English Prince (1971-1983) was an Irish-bred, British-trained Thoroughbred racehorse and sire. In a racing career which lasted four months in the spring and summer of 1974 he ran six times and won four races. After being beaten on his racecourse debut he won the White Rose Stakes, Predominate Stakes and King Edward VII Stakes in England before recording his most important success in the Irish Derby. He suffered from a series of training problems thereafter, was beaten by Bustino in his only subsequent race and was retired from racing at the end of the year. He sired the dual classic winner Sun Princess before being exported to Japan where he died in 1983.

==Background==
English Prince was a "big, well-made, attractive" bay horse with a narrow white blaze and a white sock on his left hind leg bred by his owner, Vera Hue-Williams (formerly Vera Lilley) at her Irish stud in County Kildare which she ran in partnership with her second husband Roger Hue-Williams. She had previously owned many top-class racehorses including Supreme Court when married to Tom Lilley. In the same year, the Hue-Williams stud bred a colt by Sir Ivor who was named Imperial Prince and raced in Roger's ownership. English Prince was from the second crop of foals sired by Petingo, the leading English two-year-old of 1967 when he was rated the best horse in Europe by the independent Timeform organisation. Petingo's later progeny included the 1978 Oaks winner Fair Salinia and 1979 Derby winner Troy. English Prince's dam English Miss was a useful stayer (rated 99 by Timeform) who won over a mile as a two-year-old and ran in the Cesarewitch at three. English Miss's grand-dam Perfume was a half-sister to Ambiorix and the dam of the 2000 Guineas winner My Babu and the Prix Jacques Le Marois winner Sayani.

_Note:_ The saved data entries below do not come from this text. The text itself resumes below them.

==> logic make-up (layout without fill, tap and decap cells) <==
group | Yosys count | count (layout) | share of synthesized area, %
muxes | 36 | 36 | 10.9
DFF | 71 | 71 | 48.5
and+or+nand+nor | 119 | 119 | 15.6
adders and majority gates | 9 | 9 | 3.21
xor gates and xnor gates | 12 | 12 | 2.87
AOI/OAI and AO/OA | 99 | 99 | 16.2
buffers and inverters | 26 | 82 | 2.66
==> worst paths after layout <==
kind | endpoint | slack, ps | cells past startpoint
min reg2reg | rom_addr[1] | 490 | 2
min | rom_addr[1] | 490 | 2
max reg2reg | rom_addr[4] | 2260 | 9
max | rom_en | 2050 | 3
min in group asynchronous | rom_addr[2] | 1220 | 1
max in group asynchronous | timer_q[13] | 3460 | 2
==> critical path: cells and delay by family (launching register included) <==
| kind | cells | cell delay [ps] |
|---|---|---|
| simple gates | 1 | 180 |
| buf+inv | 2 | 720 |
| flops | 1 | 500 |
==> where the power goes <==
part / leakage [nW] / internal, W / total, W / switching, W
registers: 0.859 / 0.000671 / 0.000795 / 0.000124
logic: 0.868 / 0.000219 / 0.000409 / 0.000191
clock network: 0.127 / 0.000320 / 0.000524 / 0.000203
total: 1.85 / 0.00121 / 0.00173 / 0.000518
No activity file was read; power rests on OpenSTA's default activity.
`config.mk`:
```
export PLATFORM = sky130hd
export DESIGN_NAME = vis_stream_packer
export DESIGN_NICKNAME = d
export VERILOG_FILES = /design/src/rtl/vis_stream_packer.sv
export SDC_FILE = /design/constraint.sdc
export NUM_CORES = 1
export LEC_CHECK = 0
export BUFFER_PORTS_ARGS = -buffer_cell sky130_fd_sc_hd__clkbuf_2
export CELL_PAD_IN_SITES_DETAIL_PLACEMENT = 0
export CELL_PAD_IN_SITES_GLOBAL_PLACEMENT = 2
export CORE_UTILIZATION = 39
export CTS_CLUSTER_SIZE = 25
export DETAILED_ROUTE_END_ITERATION = 12
export GPL_TIMING_DRIVEN = 0
export PLACE_DENSITY_LB_ADDON = 0.15
export SLEW_MARGIN = 30
export SYNTH_ARGS = -nofsm -noshare
export SYNTH_HDL_FRONTEND = slang
export SYNTH_SLANG_ARGS = --single-unit
export TNS_END_PERCENT = 100
```
`constraint.sdc`:
```
create_clock -name aclk -period 4.7 [get_ports aclk]
set_input_delay 1.175 -clock aclk [delete_from_list [all_inputs] [get_ports aclk]]
set_output_delay 1.175 -clock aclk [all_outputs]
set_load 0.005 [all_outputs]
```
`src/rtl/vis_stream_packer.sv`:
```
// Visibility stream packer: frames {re, im} word pairs into a byte-wide
// AXI-Stream with sync header, sequence byte and XOR checksum trailer.
module vis_stream_packer #(
  parameter int unsigned WORD_BITS = 32,
  parameter bit          HEADER_EN = 1'b1,
  parameter bit          CSUM_EN   = 1'b1,
  parameter logic [15:0] SYNC_WORD = 16'hA55A
) (
  input  logic                 aclk,
  input  logic                 aresetn,
  input  logic [WORD_BITS-1:0] s_revis_i,
  input  logic [WORD_BITS-1:0] s_imvis_i,
  input  logic                 s_valid_i,
  output logic                 s_ready_o,
  input  logic                 s_last_i,
  output logic                 m_tvalid_o,
  input  logic                 m_tready_i,
  output logic                 m_tlast_o,
  output logic [7:0]           m_tdata_o,
  output logic                 busy_o,
  output logic [7:0]           seq_o
);

  localparam int unsigned NB = 2 * WORD_BITS / 8;
  localparam int unsigned SW = 2 * WORD_BITS;
  localparam int unsigned IW = $clog2(NB);
  localparam logic [IW-1:0] LAST_IDX = IW'(NB - 1);

  typedef enum logic [2:0] {
    IDLE, HDR0, HDR1, SEQ, DATA, WAIT, CSUM
  } state_t;

  state_t        state_q, state_d;
  logic [SW-1:0] sr_q, sr_d;
  logic [IW-1:0] idx_q, idx_d;
  logic          last_q, last_d;
  logic [7:0]    csum_q, csum_d;
  logic [7:0]    seq_q, seq_d;
  logic [7:0]    data_q, data_d;
  logic          valid_q, valid_d;
  logic          tlast_q, tlast_d;

  logic          acc;
  logic          hs;
  logic [SW-1:0] in_word;
  logic [IW-1:0] idx_nx;
  logic [7:0]    csum_nx;

  assign in_word = {s_revis_i, s_imvis_i};
  assign s_ready_o = aresetn &&
                     (state_q == IDLE || state_q == WAIT);
  assign acc     = s_valid_i && s_ready_o;
  assign hs      = valid_q && m_tready_i;
  assign idx_nx  = idx_q + 1'b1;
  assign csum_nx = csum_q ^ data_q;

  assign m_tvalid_o = valid_q;
  assign m_tlast_o  = tlast_q;
  assign m_tdata_o  = data_q;
  assign busy_o     = (state_q != IDLE);
  assign seq_o      = seq_q;

  // The state names the byte currently presented on the output register.
  always_comb begin
    state_d = state_q;
    sr_d    = sr_q;
    idx_d   = idx_q;
    last_d  = last_q;
    csum_d  = csum_q;
    seq_d   = seq_q;
    data_d  = data_q;
    valid_d = valid_q;
    tlast_d = tlast_q;
    unique case (state_q)
      IDLE: begin
        if (acc) begin
          last_d  = s_last_i;
          csum_d  = 8'h00;
          valid_d = 1'b1;
          tlast_d = 1'b0;
          idx_d   = '0;
          if (HEADER_EN) begin
            state_d = HDR0;
            sr_d    = in_word;
            data_d  = SYNC_WORD[15:8];
          end else begin
            state_d = DATA;
            sr_d    = in_word << 8;
            data_d  = s_revis_i[WORD_BITS-1 -: 8];
          end
        end
      end
      HDR0: begin
        if (hs) begin
          state_d = HDR1;
          data_d  = SYNC_WORD[7:0];
        end
      end
      HDR1: begin
        if (hs) begin
          state_d = SEQ;
          data_d  = seq_q;
        end
      end
      SEQ: begin
        if (hs) begin
          state_d = DATA;
          data_d  = sr_q[SW-1 -: 8];
          sr_d    = sr_q << 8;
          idx_d   = '0;
        end
      end
      DATA: begin
        if (hs) begin
          csum_d = csum_nx;
          if (idx_q == LAST_IDX) begin
            if (!last_q) begin
              state_d = WAIT;
              valid_d = 1'b0;
              tlast_d = 1'b0;
            end else if (CSUM_EN) begin
              state_d = CSUM;
              data_d  = csum_nx;
              tlast_d = 1'b1;
            end else begin
              state_d = IDLE;
              valid_d = 1'b0;
              tlast_d = 1'b0;
              seq_d   = seq_q + 8'd1;
            end
          end else begin
            data_d  = sr_q[SW-1 -: 8];
            sr_d    = sr_q << 8;
            idx_d   = idx_nx;
            tlast_d = (idx_nx == LAST_IDX) && last_q && !CSUM_EN;
          end
        end
      end
      WAIT: begin
        if (acc) begin
          state_d = DATA;
          last_d  = s_last_i;
          sr_d    = in_word << 8;
          data_d  = s_revis_i[WORD_BITS-1 -: 8];
          valid_d = 1'b1;
          tlast_d = 1'b0;
          idx_d   = '0;
        end
      end
      CSUM: begin
        if (hs) begin
          state_d = IDLE;
          valid_d = 1'b0;
          tlast_d = 1'b0;
          seq_d   = seq_q + 8'd1;
        end
      end
      default: state_d = IDLE;
    endcase
  end

  always_ff @(posedge aclk or negedge aresetn) begin
    if (!aresetn) begin
      state_q <= IDLE;
      sr_q    <= '0;
      idx_q   <= '0;
      last_q  <= 1'b0;
      csum_q  <= 8'h00;
      seq_q   <= 8'h00;
      data_q  <= 8'h00;
      valid_q <= 1'b0;
      tlast_q <= 1'b0;
    end else begin
      state_q <= state_d;
      sr_q    <= sr_d;
      idx_q   <= idx_d;
      last_q  <= last_d;
      csum_q  <= csum_d;
      seq_q   <= seq_d;
      data_q  <= data_d;
      valid_q <= valid_d;
      tlast_q <= tlast_d;
    end
  end

endmodule

```
--- config.mk ---
export PLATFORM = sky130hd
export DESIGN_NAME = morse_encoder
export DESIGN_NICKNAME = d
export VERILOG_FILES = /design/src/rtl/morse_pkg.sv /design/src/rtl/morse_unit_timer.sv /design/src/rtl/morse_encoder.sv
export SDC_FILE = /design/constraint.sdc
export NUM_CORES = 1
export LEC_CHECK = 0
export BUFFER_PORTS_ARGS = -buffer_cell sky130_fd_sc_hd__buf_2
export CAP_MARGIN = 5
export CELL_PAD_IN_SITES_DETAIL_PLACEMENT = 2
export CELL_PAD_IN_SITES_GLOBAL_PLACEMENT = 2
export CORE_ASPECT_RATIO = 0.8
export CORE_MARGIN = 2
export CORE_UTILIZATION = 35
export CTS_BUF_LIST = sky130_fd_sc_hd__clkbuf_4
export DETAILED_ROUTE_END_ITERATION = 8
export PLACE_DENSITY = 0.82
export SLEW_MARGIN = 20
export SYNTH_ARGS = -nofsm -noshare
export SYNTH_HDL_FRONTEND = slang
export SYNTH_SLANG_ARGS = --single-unit
export TNS_END_PERCENT = 5
--- constraint.sdc ---
create_clock -name clk -period 6.5 [get_ports clk]
set_clock_uncertainty 0.05 [all_clocks]
set_input_delay 1.95 -clock clk [delete_from_list [all_inputs] [get_ports clk]]
set_output_delay 1.95 -clock clk [all_outputs]
set_load 0.05 [all_outputs]
--- src/rtl/morse_pkg.sv ---
// Shared types and Morse timing constants for the encoder.
// Optional macro MORSE_ENC_WORD_GAP_EN adds the WORD_GAP state.
package morse_pkg;

  typedef enum logic [2:0] {
    IDLE,
    MARK,
    SPACE,
`ifdef MORSE_ENC_WORD_GAP_EN
    CHAR_GAP,
    WORD_GAP
`else
    CHAR_GAP
`endif
  } morse_enc_state_t;

  localparam int MORSE_MAX_ELEMS      = 6;
  localparam int DOT_UNITS            = 1;
  localparam int DASH_UNITS           = 3;
  localparam int ELEM_GAP_UNITS       = 1;
  localparam int CHAR_GAP_UNITS       = 3;
  localparam int WORD_GAP_EXTRA_UNITS = 4;

endpackage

Vera Hue-Williams sent her colt into training with Peter Walwyn at the Seven Barrows Stable near Lambourn in Berkshire.

==Racing career==

===1974: three-year-old season===
Unraced as a two-year-old, English Prince made his racecourse debut in a maiden race over one mile at Newbury Racecourse in April and finished second to Final Chord who went on to win the Britannia Stakes in June. Despite his defeat English Prince was then moved up in class and distance for the Group Three White Rose Stakes over ten furlongs at Ascot Racecourse in May. Ridden by Pat Eddery, he won from Regular Guy and Rymer. In the Predominate Stakes (usually a trial race for the Epsom Derby) over a mile and a half at Goodwood Racecourse later that month he won again, beating Live Arrow by six lengths. Walwyn opted not to run English Prince in the Epsom Derby, believing that the colt was still immature and would be unsuited by the course. At Royal Ascot on 20 June English Prince, with Eddery again in the saddle, started the 8/11 favourite for the Group Two King Edward VII Stakes against five opponents including Royal Empire (runner-up in the Prix Jean de Chaudenay), Honoured Guest (winner of the Dante Stakes) and Straight As A Die (Royal Lodge Stakes). English won in race record time from Straight As A Die, to whom he was conceding four pounds.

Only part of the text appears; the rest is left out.